Viene chiesto di muovere la mano destra e sembra che “entrambe” si muovano.

Gli viene chiesto di applaudire e così sembra che egli faccia.

Dopo varie prove la coscienza del soggetto “vedendo” che egli muove entrambi le mani allenta la sua presa isterica che “paralizzava l’arto fantasma”  e si ottiene così una remissione dei dolori sofferti da paziente a tale arto (nella realtà  inesistente).

Questo esperimento terapeutico aiuta capire perché la terapia analitica funziona.

Grazie ai processi identificativi tra paziente ed analista dopo un pò la coscienza del paziente comincia a “vedere” una coscienza altra da sé e con la quale è in atto un processo identificativo che , diversamente da ciò che essa sta facendo, ha un rapporto costruttivo con i contenuti istintuali dell’inconscio.

Lentamente essa molla  la sua presa isterica castrante sul proprio inconscio (così ha appreso e così le è stato insegnato nel corso dell’infanzia) e riattiva il suo rapporto (anche grazie ai processi emulativi in atto) con i propri contenuti istintuali (**).

Lentamente si riattiva il processo di crescita psichica a suo tempo bloccato e negato.

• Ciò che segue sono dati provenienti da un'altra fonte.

Background: an optimization exercise with open tools, aiming at small area. Do not read the settings as production practice.
Function was checked by simulation only, so behaviour that the tests miss may differ from the original.
Power and IR drop assume default switching activity.

**flow/constraint.sdc**
```tcl
create_clock -name core_clock -period 8.0 [get_ports {sysclk}]
set_input_delay 1.6000 -clock core_clock [delete_from_list [all_inputs] [get_ports {sysclk}]]
set_output_delay 1.6000 -clock core_clock [all_outputs]
set_load 0.01 [all_outputs]
```
**flow/standard.sh**
```bash
#!/bin/bash
# synth_recipe.tcl (not shown) runs the flow's synth.tcl, then flattens the netlist and writes it again
# the make line also repeats each setting of config.mk as NAME=value (left out here)
make -C /OpenROAD-flow-scripts/flow DESIGN_CONFIG=/design/flow/config.mk WORK_HOME=/design/flow/orfs CLKGATE_MAP_FILE= SYNTH_SCRIPT=/design/flow/synth_recipe.tcl "${@:-finish}"
```
**flow/flow/run.sh**
```bash
#!/bin/bash
# Layout flow: the standard ORFS flow (standard.sh), with
#  - the port buffers made of the smallest buffer cell,
#  - the combinational logic re-mapped for area by OpenROAD's restructure
#    after floorplanning (flops untouched), using a copy of the library
#    without the platform's don't-use cells,
#  - power/area recovery (downsizing off-critical cells) after global route.
# Each tool's output goes to a log file of its own in this folder.
set -o pipefail
W=$(pwd)
LIB=$FLOW_HOME/platforms/sky130hd/lib/sky130_fd_sc_hd__tt_025C_1v80.lib
mkdir -p $W/rmp
python3 $W/flow/filter_lib.py $LIB $W/rmp/area.lib > filter_lib.log 2>&1
cat > $W/post_floorplan.tcl <<EOT
restructure -target area -liberty_file $W/rmp/area.lib -tielo_port sky130_fd_sc_hd__conb_1/LO -tiehi_port sky130_fd_sc_hd__conb_1/HI -work_dir $W/rmp -abc_logfile $W/rmp_abc.log
EOT
export BUFFER_PORTS_ARGS="-buffer_cell sky130_fd_sc_hd__buf_1"
export POST_FLOORPLAN_TCL=$W/post_floorplan.tcl
export RECOVER_POWER=100
bash standard.sh finish > standard.log 2>&1
```
**flow/flow/filter_lib.py**
```python
# Copy a liberty file, leaving out the cells the platform marks don't-use
# (lpflow_* and probe*), so that restructure's ABC run cannot pick them.
import re, sys
src, dst = sys.argv[1], sys.argv[2]
text = open(src).read()
out = []
pos = 0
drop = re.compile(r'sky130_fd_sc_hd__(lpflow_|probe)')
n = 0
for m in re.finditer(r'\n\s*cell\s*\(\s*"?([A-Za-z0-9_]+)"?\s*\)\s*\{', text):
    if m.start() < pos:
        continue
    name = m.group(1)
    # find the end of this cell block by brace matching
    i = m.end(); depth = 1
    while depth:
        c = text[i]
        if c == '{': depth += 1
        elif c == '}': depth -= 1
        i += 1
    if drop.match(name):
        out.append(text[pos:m.start()])
        pos = i
        n += 1
out.append(text[pos:])
open(dst, 'w').write(''.join(out))
print("dropped", n, "cells")
```
**flow/config.mk**
```make
export PLATFORM = sky130hd
export DESIGN_NAME = rio
export DESIGN_NICKNAME = rio
export VERILOG_FILES = /design/flow/design.v
export SDC_FILE = /design/flow/constraint.sdc
export NUM_CORES = 4
export LEC_CHECK = 0
export CAP_MARGIN = 20
export CORE_MARGIN = 2
export CORE_UTILIZATION = 40
export CTS_BUF_LIST = sky130_fd_sc_hd__clkbuf_8
export CTS_CLUSTER_DIAMETER = 60
export CTS_CLUSTER_SIZE = 16
export SLEW_MARGIN = 20
```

(*) Molte società di software americane , compresa Microsoft, impiegano per la scrittura di complessi programmi ingegneri indiani in quanto parrebbe che essi,  grazie alla loro cultura tradizionale , abbiano geneticamente sviluppato una particolare abilità nello gestire i linguaggi simbolici di alto livello (per es. Java, C++, ecc.) con i quali si codificano gli algoritmi di tali programmi.

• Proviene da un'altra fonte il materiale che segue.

From an optimization exercise on the open Yosys and OpenROAD flow, aimed at small area, a short achievable clock period and few clock cycles per item; shortcuts taken in it are not production practice.
Only simulation tests tie the RTL to the original design; equivalence was not proved.
No activity file was given, so power comes from the tool's default toggle rates.

## longest_prefix_match_lookup
module longest_prefix_match_lookup #(
  parameter int TABLE_ENTRIES = 16,
  parameter int PORT_COUNT    = 16
) (
  input  logic               clk_i,
  input  logic               rst_ni,
  input  logic               in_valid_i,
  output logic               in_stall_o,
  input  logic [137:0]       in_item_i,
  output logic               out_valid_o,
  input  logic               out_stall_i,
  output logic [72:0]        out_item_o
);
For scale: about 6,000 cells after synthesis, roughly 1,900 flip-flops, roughly 220 I/O pins.
clock: 5.0 ns
lec_check: 0
cap_margin: 20
core_margin: 2
core_utilization: 40
slew_margin: 20
run.sh (not shown) runs the stock make flow with config.mk's settings and CLKGATE_MAP_FILE= SYNTH_SCRIPT=/design/flow/synth_recipe.tcl, a recipe that flattens the netlist after the stock synthesis.
Testbench counts at the start, summed over its fixed seeds: cycles 24,152, items 24,128.
Then changed:
ABC_CLOCK_PERIOD_IN_PS = 2400   (was not set)
CORE_UTILIZATION = 60   (was 40)
SETUP_SLACK_MARGIN = 2.6   (was not set)
This time the run ended with an error in global routing with GRT-0232.
Synthesized cell count does not change.
Area after synthesis does not change.


The RTL this note starts from:
==> flow/design.v <==
package lpm_pkg;
  localparam logic CMD_LOOKUP = 1'b0;
  localparam logic CMD_WRITE  = 1'b1;
  typedef struct packed {
    logic        cmd;
    logic [3:0]  entry_index;
    logic        entry_valid;
    logic [31:0] entry_prefix;
    logic [31:0] entry_mask;
    logic [31:0] entry_gateway;
    logic [3:0]  entry_port;
    logic [31:0] lookup_addr;
  } in_item_t;
  typedef struct packed {
    logic        hit;
    logic [3:0]  match_index;
    logic [31:0] match_mask;
    logic [31:0] match_gateway;
    logic [3:0]  match_port;
  } out_item_t;
  typedef struct packed {
    logic      valid;
    in_item_t  item;
    out_item_t best;
  } lpm_flow_t;
endpackage
module lpm_cell (
  input  logic        clk_i,
  input  logic        rst_ni,
  input  logic        wr_i,
  input  logic        wr_valid_i,
  input  logic [31:0] wr_prefix_i,
  input  logic [31:0] wr_mask_i,
  input  logic [31:0] wr_gw_i,
  input  logic [3:0]  wr_port_i,
  input  logic [31:0] addr_i,
  output logic        match_o,
  output logic [31:0] mask_o,
  output logic [31:0] gw_o,
  output logic [3:0]  port_o
);
  logic        valid_q;
  logic [31:0] pm_q;
  always_ff @(posedge clk_i or negedge rst_ni) begin
    if (!rst_ni) begin
      valid_q <= 1'b0;
    end else if (wr_i) begin
      valid_q <= wr_valid_i;
    end
  end
  always_ff @(posedge clk_i) begin
    if (wr_i) begin
      pm_q   <= wr_prefix_i & wr_mask_i;
      mask_o <= wr_mask_i;
      gw_o   <= wr_gw_i;
      port_o <= wr_port_i;
    end
  end
  assign match_o = valid_q && (((addr_i & mask_o) ^ pm_q) == 32'd0);
endmodule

Curioso che il brillante autore del libro, indiano appunto, non se ne sia reso conto tanto da giungere al punto di irridere i metalinguaggi.

(**) E grazie ovviamente alla funzione onirica del paziente , alla funzione intuizione del suo analista, al livello di coscienza e di consapevolezza di quest’ultimo , alla sua dialettica spontanea terapeutica.